Problem details => From the entries below, copy every line where the string "unchanged" appears.

# # #

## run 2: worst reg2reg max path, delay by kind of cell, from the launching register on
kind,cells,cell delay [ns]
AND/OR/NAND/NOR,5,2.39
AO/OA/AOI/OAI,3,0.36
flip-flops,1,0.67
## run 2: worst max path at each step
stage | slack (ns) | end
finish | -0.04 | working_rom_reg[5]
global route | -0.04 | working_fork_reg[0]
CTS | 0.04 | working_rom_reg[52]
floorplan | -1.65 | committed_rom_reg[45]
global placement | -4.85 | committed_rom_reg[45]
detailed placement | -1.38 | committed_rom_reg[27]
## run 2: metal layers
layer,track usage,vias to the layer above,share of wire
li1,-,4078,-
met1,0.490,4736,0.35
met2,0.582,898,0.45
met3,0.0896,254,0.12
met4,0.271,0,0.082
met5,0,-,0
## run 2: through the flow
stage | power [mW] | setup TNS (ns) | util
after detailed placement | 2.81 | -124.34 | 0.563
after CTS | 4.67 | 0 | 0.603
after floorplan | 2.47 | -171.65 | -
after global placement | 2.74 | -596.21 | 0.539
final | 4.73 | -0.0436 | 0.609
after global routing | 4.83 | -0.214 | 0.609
**src/sv/spru_pkg.sv**
```systemverilog
// Shared types, status and op codes, and a byte swap helper for the sprite pixel run unpacker.
// No dependencies.
package spru_pkg;

    localparam logic [1:0] OP_START = 2'd0;
    localparam logic [1:0] OP_FEED  = 2'd1;
    localparam logic [1:0] OP_PEN   = 2'd2;

    localparam logic [2:0] ST_PEN          = 3'd0;
    localparam logic [2:0] ST_DATA_NEEDED  = 3'd1;
    localparam logic [2:0] ST_END_LINE     = 3'd2;
    localparam logic [2:0] ST_END_SPRITE   = 3'd3;
    localparam logic [2:0] ST_END_QUADRANT = 3'd4;
    localparam logic [2:0] ST_LINE_STARTED = 3'd5;
    localparam logic [2:0] ST_ACCEPTED     = 3'd6;
    localparam logic [2:0] ST_OVERFLOW     = 3'd7;

    localparam logic REG_BITS_PER_PEN = 1'b0;
    localparam logic REG_LITERAL_MODE = 1'b1;

    localparam logic [2:0] BPP_RESET   = 3'd4;
    localparam logic [3:0] HEADER_BITS = 4'd5;
    localparam logic [6:0] WORD_BITS   = 7'd32;

    typedef struct packed {
        logic [1:0]  op;
        logic [31:0] data_word;
    } t_in_item;

    typedef struct packed {
        logic [2:0] status;
        logic [3:0] pen;
        logic [7:0] line_offset;
    } t_out_item;

    typedef struct packed {
        logic [2:0] bits_per_pen;
        logic       literal_mode;
    } t_cfg;

    // byte 0 of the word goes to the top so it is read first
    function automatic logic [31:0] swap_bytes(input logic [31:0] w);
        return {w[7:0], w[15:8], w[23:16], w[31:24]};
    endfunction

endpackage

```
**src/sv/spru_core.sv**
```systemverilog
// Decoder state and step logic of the sprite pixel run unpacker.
// Depends on spru_pkg.
module spru_core (
    input  logic               i_clk,
    input  logic               i_rst_n,
    input  logic               i_fire,
    input  spru_pkg::t_in_item i_item,
    input  spru_pkg::t_cfg     i_cfg,
    output spru_pkg::t_out_item o_result
);

    logic [63:0] r_shifter, n_shifter;
    logic [6:0]  r_bb, n_bb;
    logic [10:0] r_lbl, n_lbl;
    logic [7:0]  r_offset, n_offset;
    logic        r_ril, n_ril;
    logic [3:0]  r_rr, n_rr;
    logic [3:0]  r_last, n_last;

    logic [2:0]  bpp;
    logic [72:0] ext;
    logic [8:0]  win;
    logic [31:0] swapped;
    logic        hdr_due;
    logic        repeat_run;
    logic [3:0]  need;
    logic [3:0]  pen;
    logic [2:0]  status;

    always_comb begin
        if (i_cfg.bits_per_pen == 3'd0) begin
            bpp = 3'd1;
        end else if (i_cfg.bits_per_pen > 3'd4) begin
            bpp = 3'd4;
        end else begin
            bpp = i_cfg.bits_per_pen;
        end
    end

    assign ext        = {r_shifter, 9'b0};
    assign win        = ext[r_bb +: 9];
    assign swapped    = spru_pkg::swap_bytes(i_item.data_word);
    assign repeat_run = !i_cfg.literal_mode && !r_ril && (r_rr != 4'd0);
    assign hdr_due    = !(i_cfg.literal_mode || (r_ril && (r_rr != 4'd0)));
    assign need       = {1'b0, bpp} + (hdr_due ? spru_pkg::HEADER_BITS : 4'd0);

    always_comb begin
        n_shifter = r_shifter;
        n_bb      = r_bb;
        n_lbl     = r_lbl;
        n_offset  = r_offset;
        n_ril     = r_ril;
        n_rr      = r_rr;
        n_last    = r_last;
        pen       = 4'd0;
        status    = spru_pkg::ST_ACCEPTED;
        case (i_item.op)
            spru_pkg::OP_START: begin
                n_shifter = {32'b0, swapped};
                n_bb      = 7'd24;
                n_offset  = i_item.data_word[7:0];
                n_ril     = 1'b0;
                n_rr      = 4'd0;
                if (i_item.data_word[7:0] == 8'd0) begin
                    n_lbl  = 11'd0;
                    status = spru_pkg::ST_END_SPRITE;
                end else if (i_item.data_word[7:0] == 8'd1) begin
                    n_lbl  = 11'd0;
                    status = spru_pkg::ST_END_QUADRANT;
                end else begin
                    n_lbl  = {i_item.data_word[7:0] - 8'd1, 3'b000};
                    status = spru_pkg::ST_LINE_STARTED;
                end
            end
            spru_pkg::OP_FEED: begin
                if (r_bb > spru_pkg::WORD_BITS) begin
                    status = spru_pkg::ST_OVERFLOW;
                end else begin
                    n_shifter = {r_shifter[31:0], swapped};
                    n_bb      = r_bb + spru_pkg::WORD_BITS;
                end
            end
            spru_pkg::OP_PEN: begin
                if (repeat_run) begin
                    n_rr   = r_rr - 4'd1;
                    pen    = r_last;
                    status = spru_pkg::ST_PEN;
                end else if (r_lbl <= {7'b0, need}) begin
                    n_shifter = 64'd0;
                    n_bb      = 7'd0;
                    n_ril     = 1'b0;
                    n_rr      = 4'd0;
                    status    = spru_pkg::ST_END_LINE;
                end else if (r_bb < {3'b0, need}) begin
                    status = spru_pkg::ST_DATA_NEEDED;
                end else if (hdr_due) begin
                    if (!win[8] && (win[7:4] == 4'd0)) begin
                        n_lbl     = 11'd0;
                        n_shifter = 64'd0;
                        n_bb      = 7'd0;
                        n_ril     = 1'b0;
                        n_rr      = 4'd0;
                        status    = spru_pkg::ST_END_LINE;
                    end else begin
                        n_ril  = win[8];
                        n_rr   = win[7:4];
                        pen    = win[3:0] >> (3'd4 - bpp);
                        n_last = pen;
                        n_bb   = r_bb - {3'b0, need};
                        n_lbl  = r_lbl - {7'b0, need};
                        status = spru_pkg::ST_PEN;
                    end
                end else begin
                    pen    = win[8:5] >> (3'd4 - bpp);
                    n_last = pen;
                    n_bb   = r_bb - {4'b0, bpp};
                    n_lbl  = r_lbl - {8'b0, bpp};
                    if (!i_cfg.literal_mode) begin
                        n_rr = r_rr - 4'd1;
                    end
                    status = spru_pkg::ST_PEN;
                end
            end
            default: begin
                status = spru_pkg::ST_ACCEPTED;
            end
        endcase
    end

    assign o_result.status      = status;
    assign o_result.pen         = pen;
    assign o_result.line_offset = n_offset;

    always_ff @(posedge i_clk) begin
        if (!i_rst_n) begin
            r_shifter <= 64'd0;
            r_bb      <= 7'd0;
            r_lbl     <= 11'd0;
            r_offset  <= 8'd0;
            r_ril     <= 1'b0;
            r_rr      <= 4'd0;
            r_last    <= 4'd0;
        end else if (i_fire) begin
            r_shifter <= n_shifter;
            r_bb      <= n_bb;
            r_lbl     <= n_lbl;
            r_offset  <= n_offset;
            r_ril     <= n_ril;
            r_rr      <= n_rr;
            r_last    <= n_last;
        end
    end

endmodule

```
**src/sv/sprite_pixel_run_unpacker.sv**
```systemverilog
// Top level of the sprite pixel run unpacker: input register, config registers,
// result register and checks. Depends on spru_pkg and spru_core.

// Takes one item per clock while results are taken and returns exactly one result
// item for each. An item sits in the input register while the decoder core works on
// it against the line state, and its result is then registered in the result register.
// Throughput is one item per cycle while results are taken, as the decoder core
// updates its state once per item. While a result waits to be taken, the input register
// holds one more item and then input ready stays low until the result leaves.
// Configuration registers reset to 4 bits per pen and packed mode.
module sprite_pixel_run_unpacker (
    input  logic                i_clk,
    input  logic                i_rst_n,
    input  logic                i_in_valid,
    output logic                o_in_ready,
    input  spru_pkg::t_in_item  i_in_item,
    output logic                o_out_valid,
    input  logic                i_out_ready,
    output spru_pkg::t_out_item o_out_item,
    input  logic                i_cfg_we,
    input  logic                i_cfg_idx,
    input  logic [2:0]          i_cfg_wdata
);

    logic                r_in_valid;
    spru_pkg::t_in_item  r_in_item;
    logic                r_out_valid;
    spru_pkg::t_out_item r_out_item;
    spru_pkg::t_cfg      r_cfg;
    spru_pkg::t_out_item result;
    logic                fire;
    logic                in_take;

    assign fire       = r_in_valid && (!r_out_valid || i_out_ready);
    assign o_in_ready = !r_in_valid || fire;
    assign in_take    = i_in_valid && o_in_ready;

    always_ff @(posedge i_clk) begin
        if (!i_rst_n) begin
            r_cfg.bits_per_pen <= spru_pkg::BPP_RESET;
            r_cfg.literal_mode <= 1'b0;
        end else if (i_cfg_we) begin
            case (i_cfg_idx)
                spru_pkg::REG_BITS_PER_PEN: r_cfg.bits_per_pen <= i_cfg_wdata;
                spru_pkg::REG_LITERAL_MODE: r_cfg.literal_mode <= i_cfg_wdata[0];
                default: r_cfg <= r_cfg;
            endcase
        end
    end

    always_ff @(posedge i_clk) begin
        if (!i_rst_n) begin
            r_in_valid <= 1'b0;
        end else if (o_in_ready) begin
            r_in_valid <= i_in_valid;
        end
    end

    always_ff @(posedge i_clk) begin
        if (in_take) begin
            r_in_item <= i_in_item;
        end
    end

    spru_core u_core (
        .i_clk    (i_clk),
        .i_rst_n  (i_rst_n),
        .i_fire   (fire),
        .i_item   (r_in_item),
        .i_cfg    (r_cfg),
        .o_result (result)
    );

    always_ff @(posedge i_clk) begin
        if (!i_rst_n) begin
            r_out_valid <= 1'b0;
        end else if (fire) begin
            r_out_valid <= 1'b1;
        end else if (i_out_ready) begin
            r_out_valid <= 1'b0;
        end
    end

    always_ff @(posedge i_clk) begin
        if (fire) begin
            r_out_item <= result;
        end
    end

    assign o_out_valid = r_out_valid;
    assign o_out_item  = r_out_item;

`ifndef ASSERT_OFF
    a_fire_gives_result: assert property (@(posedge i_clk) disable iff (!i_rst_n)
        fire |=> o_out_valid)
        else $error("decoded item produced no result");

    a_held_item_kept: assert property (@(posedge i_clk) disable iff (!i_rst_n)
        r_in_valid && !fire |=> r_in_valid)
        else $error("waiting item lost from input register");

    a_pen_zero_otherwise: assert property (@(posedge i_clk) disable iff (!i_rst_n)
        o_out_valid && (o_out_item.status != spru_pkg::ST_PEN) |-> o_out_item.pen == 4'd0)
        else $error("pen nonzero on non-pen status");

    a_sprite_end_offset: assert property (@(posedge i_clk) disable iff (!i_rst_n)
        o_out_valid && (o_out_item.status == spru_pkg::ST_END_SPRITE)
        |-> o_out_item.line_offset == 8'd0)
        else $error("end of sprite with nonzero offset");
`endif

endmodule
```
**config.mk**
```make
export PLATFORM = sky130hd
export DESIGN_NAME = sprite_pixel_run_unpacker
export DESIGN_NICKNAME = d
export VERILOG_FILES = /design/src/sv/spru_pkg.sv /design/src/sv/spru_core.sv /design/src/sv/sprite_pixel_run_unpacker.sv
export SDC_FILE = /design/constraint.sdc
export NUM_CORES = 1
export LEC_CHECK = 0
export BUFFER_PORTS_ARGS = -buffer_cell sky130_fd_sc_hd__buf_2
export CORE_MARGIN = 1
export CORE_UTILIZATION = 40
export DETAILED_ROUTE_END_ITERATION = 10
export HOLD_SLACK_MARGIN = 0.1
export SYNTH_ARGS = -nofsm -noshare
export SYNTH_HDL_FRONTEND = slang
export SYNTH_SLANG_ARGS = --single-unit
```
**constraint.sdc**
```tcl
create_clock -name i_clk -period 6.4 [get_ports i_clk]
set_input_delay 0 -clock i_clk [delete_from_list [all_inputs] [get_ports i_clk]]
set_output_delay 0 -clock i_clk [all_outputs]
set_load 0.005 [all_outputs]
```
==> metrics, run 1 <==
ys flop type=dfxtp_1; final hold violations=0; die area=around 29,000 sq um; worst vdd ir=168 uV; Layout area overhead=12.5%; synth warn=0; DPL Wire Length=about 23,000 um; routed via count=between 9,000 and 10,000; Sink Count=154; Yosys reg bits=approximately 150; largest net degree at the start of global routing=63; vias in the first global route=9,201; post-route ant nets=0; min cycle time layout=between 5 and 6 ns; initial antenna violation count=0; Avg Inst Size Synth=roughly 9.7 sq um; Synth async-reset ratio=0%; GRT Total Usage=about 23%; Post-CTS Setup Repair Bufs=0; number of flops mapped to enable cells by yosys=49; Core Util, Final=between 40% and 50%; Seq pwr share=between 40 and 50%; Max Cap Violations=0; Max FO, Critical Path=30; Max Fclk=about 0.18 GHz; Setup TNS=0 ns; Max Transition Viols Final=0; Worst Hold Class=input port to register; Leakage=between 4 and 5 nW; worst-skew pair later-pin latency=0.43 ns; Sw Share=30.5%; total gr overflow=0; final instance count without filler cells=approximately 1,600; Setup crit start kind=register; Placed Instances=~1,500; placer congestion estimate=0.972; Slew headroom=31.3%; Std-Cell Rows=61; DR WL/cell=between 20 and 25 um; total internal power=about 1.7 mW; WP data arrival=a little under 6 ns; critical path capture point type=register; drc violations=0; synth unique cells=between 80 and 90; Initial DRC Count=about 1,000; H-tree depth=4; placed cell area=between 10,000 and 15,000 sq um; Final nets=around 1,300; share of layout cells above drive strength 1=a little under a fifth; worst-margin pin slew=slightly above 1 ns; status=finished, final reports clean; input/output buffers=59; WP data required=6.69 ns; final WL=around 33,000 um; Switch Pwr=between 0.7 and 0.8 mW; RSZ-0062 raised after global routing=no; synthesized cell area=11,300 sq um; PwrDens=roughly 200 nW/um^2; Initial Util=between 40% and 50%; logic gate share of total power=around 16%; global-route wire length before repair=approximately 52,000 um; Core Area=27,900 sq um; Antenna diodes=0; root buf cell=clkbuf_16; Via density=about 6.1; critical path type=register to register; clock tree buffer depth=2; Num CTS Buffers=17; clk_skew=between 0.01 and 0.015 ns; instance count of the mapped netlist=~1,200; Mapped Nets=1,245; # setup viols final=0; Final Cycle Share=a little under 90%; io pins=60; clock tree from TritonCTS=done; TritonRoute pass-1 iters=8; chip width=between 150 and 200 um; Clock transition at path regs=roughly 0.07 ns; register area share after synthesis=between 30% and 40%; hold slack final=between 0.2 and 0.3 ns; fin area=12,800 sq um; clock share of power=between 30% and 40%; Die Ht=~170 um
critical path: stages, from the launching register on:
cell and delay, ns:
dfxtp_1 0.34, inv_1 0.09, ha_1 0.18, or3b_2 0.44, a21o_1 0.43, inv_1 0.17
buf_4 0.34, ha_1 0.33, xnor2_1 0.24, ha_1 0.31, and3_1 0.20, a221o_1 0.31
a211oi_2 0.52, nand3b_1 0.33, a21oi_1 0.88, mux2i_1 0.27, nor2_1 0.06
kinds of logic after synthesis:
logic type | synth area share [%]
compound gates | 14.2
simple gates | 17.9
mux | 25.0
buf+inv | 6.12
fa+ha+maj | 3.84
xor+xnor | 1.47
flops | 31.5
per-stage QoR:
step | worst slack [ns] | power, mW
CTS | 1.00 | 2.50
finish | 0.834 | 2.49
detailed placement | 1.01 | 1.49
floorplan | 1.23 | 1.38
global placement | 1.12 | 1.49
global route | 0.554 | 2.59
path summary, 6_finish.rpt:
check              startpoint  slack [ns]  cells past startpoint          endpoint
max            u_core.r_rr[0]        0.83                     16  u_core.r_last[2]
min             i_in_item[29]        0.28                      2     r_in_item[29]
max reg2reg    u_core.r_rr[0]        0.83                     16  u_core.r_last[2]
min reg2reg  u_core.r_last[1]        0.45                      2  u_core.r_last[1]
power groups by stage:
stage	sequential [mW]	combinational [mW]	clock (mW)
floorplan	1.10	0.286	0
global placement	1.13	0.362	0
detailed placement	1.13	0.365	0
CTS	1.11	0.389	1.00
global route	1.11	0.431	1.04
finish	1.11	0.395	0.983
cell usage in the layout, fill, tap and decap left out, types with 14 or more instances in the layout:
cell	synthesis	final
a211oi_1	14	14
a21oi_1	45	44
and2_1	43	43
buf_2	16	59
buf_4	9	19
clkbuf_16	0	17
dfxtp_1	105	101
dlygate4sd3_1	0	47
edfxtp_1	49	49
ha_1	26	26
inv_1	26	26
mux2_2	24	24
mux2i_1	87	87
mux4_2	65	65
nand2_1	132	132
nand3_1	50	50
nor2_1	90	90
nor2b_1	21	21
nor3_1	22	22
o21ai_0	58	58
repair_timing:
item	4_1_cts	5_1_grt
hold endpoints to repair	40	0
gates resized for setup	0	0
setup endpoints to repair	0	0
hold buffers	47	0
sequential cells by signal, indices dropped and copies added (netlist names):
| name | cells |
|---|---|
| u_core.r_rr | 4 |
| o_out_valid | 1 |
| r_cfg | 4 |
| u_core.r_offset | 8 |
| u_core.r_bb | 7 |
| u_core.r_lbl | 11 |
| r_in_valid | 1 |
| u_core.r_shifter | 64 |
| o_out_item | 15 |
| u_core.r_ril | 1 |
| r_in_item | 34 |
| u_core.r_last | 4 |
layer usage:
layer | GRT usage [%] | wire, um | vias to the layer above
li1 | - | - | 4512
met5 | 0 | 0 | -
met3 | 4.28 | 2530 | 50
met4 | 6.46 | 663 | 0
met1 | 33.2 | 14900 | 4831
met2 | 35.5 | 14700 | 450
cell usage after synthesis, drive strengths merged (8+ instances only):
cell type / n / area share (%)
a31oi: 13 / 0.72
nor2: 90 / 3.0
a32oi: 9 / 0.69
nand3: 50 / 2.2
buf: 53 / 3.7
o21ai: 63 / 2.8
clkbuf: 39 / 1.3
nor3: 22 / 0.97
nand2: 132 / 4.4
o22ai: 8 / 0.44
a211oi: 15 / 1.0
mux4: 74 / 15
inv: 28 / 0.93
mux2: 24 / 2.4
mux2i: 87 / 7.7
and2: 43 / 2.4
a21oi: 45 / 2.0
dfxtp: 105 / 19
o211ai: 8 / 0.57
and3: 9 / 0.50
xnor2: 13 / 1.0
nand2b: 11 / 0.61
nor2b: 21 / 1.2
edfxtp: 49 / 13
nor4: 8 / 0.63
ha: 26 / 2.9
area by class of cell:
cell class | instances | area (sq um)
Fill cell | 2628 | 15100
Multi-Input combinational cell | 891 | 7090
Sequential cell | 154 | 3580
Timing Repair Buffer | 126 | 928
Tap cell | 378 | 473
Clock buffer | 17 | 425
Inverter | 35 | 131
Clock inverter | 15 | 128
No activity file was read; power rests on OpenSTA's default activity.
==> inputs of run 2 (changes only) <==
==> constraint.sdc (replaced) <==
create_clock -name i_clk -period 6.4 [get_ports i_clk]
set_input_delay 0.32 -clock i_clk [delete_from_list [all_inputs] [get_ports i_clk]]
set_output_delay 0.32 -clock i_clk [all_outputs]
set_load 0.005 [all_outputs]
==> run 2 against run 1 <==
  * Largest cell class unchanged
  * Core utilization decreased by 0.47 points
  * Die area is the same
  * Setup slack better by 0.049 ns
  * Clock power rose by 0.4%
  * Wire length fell by 0.69%
  * Final cell count shrank 0.80%
  * Register-to-register slack improved by 0.05 ns
  * Flip-flop and latch count unchanged
  * Cell area shrank 1.0%
  * Count of clock-buffer cells in the layout unchanged
==> metrics, run 2 (same netlist as run 1, synthesis figures left out) <==
Switch Pwr=0.760 mW; cell family with most CP delay=compound AO/OA/AOI/OAI gates; WP data arrival=a little under 6 ns; Sw Share=around 31%; final hold violations=0; sequential cell area=around 3600 sq um; CP max stage delay=between 0.8 and 0.9 ns; worst vdd ir=around 170 uV; pre-CTS setup slack=1.01 ns; post-route ant nets=0; worst-margin pin slew=1.04 ns; Slew headroom=between 30% and 40%; placer congestion estimate=between 0.9 and 1; input/output buffers=approximately 60; Antenna diodes=0; share of layout cells above drive strength 1=18.2%; Initial DRC Count=just over 1,000; drc violations=0; crit path buf inv count=3; DPL Wire Length=approximately 23,000 um; root buf cell=clkbuf_16; min cycle time layout=approximately 5.5 ns; FILL cells=approximately 2,600; chip width=approximately 170 um; Reg with most FFs=u_core.r_shifter; clock tree from TritonCTS=done; total gr overflow=0; # setup viols final=0; area occupied by multi-input gates=between 7000 and 8000 sq um; largest net degree at the start of global routing=63; critical path capture point type=register; setup slack after layout=slightly below 0.9 ns; Setup crit start kind=register; Final Cycle Share=86.2%; Initial Util=40.7%; max reg flops=between 60 and 70; Worst Hold Class=input port to register; CP max-delay cell=a21oi_1; routed via count=around 9,700; PwrDens=~200 nW/um^2; Via density=a little over 6; io pins=60; Leakage=4.42 nW; critical path, cell by cell=inv_1, ha_1, or3b_2, a21o_1, inv_1, buf_4, ha_1, xnor2_1, ha_1, and3_1, a221o_1, a211oi_2, nand3b_1, a21oi_1, mux2i_1, nor2_1; commonest non-fill, non-tap cell in the layout=nand2_1; status=finished, final reports clean; fin area=12,600 sq um; DR WL/cell=about 20 um; clock tree buffer depth=2; total internal power=1.72 mW; Setup TNS=0 ns; vias in the first global route=slightly above 9,000; TritonRoute pass-1 iters=6; critical path type=register to register; RSZ-0062 raised after global routing=no; hold slack final=~0.12 ns; Sink Count=around 150; Max Cap Violations=0; Max Fclk=between 0.15 and 0.2 GHz; clk_skew=between 0.01 and 0.015 ns; most frequent cells in the layout=nand2_1, dfxtp_1, nor2_1; Std-Cell Rows=61; H-tree depth=4; Crit path top cell by count=ha_1; Die Ht=170 um; Num CTS Buffers=17; Core Area=~28,000 sq um; Max FO, Critical Path=30; Clock transition at path regs=approximately 0.07 ns; placed cell area=approximately 12,000 sq um; logic gate share of total power=approximately 16%; Post-CTS Resized=0; die area=between 20,000 and 30,000 sq um; GRT Total Usage=23.1%; Layout area overhead=11.3%; final WL=32,600 um; Final nets=~1,300; global-route wire length before repair=52,200 um; worst-skew pair later-pin latency=roughly 0.43 ns; WP data required=~6.7 ns; Max Transition Viols Final=0; clock share of power=between 30% and 40%; initial antenna violation count=0; Seq pwr share=around 45%
==> run 2: cell count changes in the layout (fill, tap and decap cells not counted) <==
cell           before  now
dlygate4sd3_1      47   34
==> run 2: area by class of cell <==
cell class	instances	share of cell area, %
Timing Repair Buffer	113	6.32
Multi-Input combinational cell	891	56.2
Inverter	35	1.04
Sequential cell	154	28.4
Clock inverter	15	1.01
Clock buffer	17	3.37
Tap cell	378	3.74
===== config.mk =====
export PLATFORM = sky130hd
export DESIGN_NAME = wste_queue
export DESIGN_NICKNAME = d
export VERILOG_FILES = /design/src/design/wste_pkg.sv /design/src/design/wste_queue.sv
export SDC_FILE = /design/constraint.sdc
export NUM_CORES = 1
export LEC_CHECK = 0
export BUFFER_PORTS_ARGS = -buffer_cell sky130_fd_sc_hd__buf_2
export CORE_MARGIN = 3
export CORE_UTILIZATION = 52
export DETAILED_ROUTE_END_ITERATION = 16
export PLACE_DENSITY = 0.84
export SYNTH_ARGS = -nofsm -noshare
export SYNTH_HDL_FRONTEND = slang
export SYNTH_SLANG_ARGS = --single-unit

===== constraint.sdc =====
create_clock -name clk -period 7.3 [get_ports clk]
set_clock_uncertainty 0.1 [all_clocks]
set_input_delay 1.46 -clock clk [delete_from_list [all_inputs] [get_ports clk]]
set_output_delay 1.46 -clock clk [all_outputs]
set_load 0.02 [all_outputs]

# # #

Response =>
  * Largest cell class unchanged
  * Flip-flop and latch count unchanged
  * Count of clock-buffer cells in the layout unchanged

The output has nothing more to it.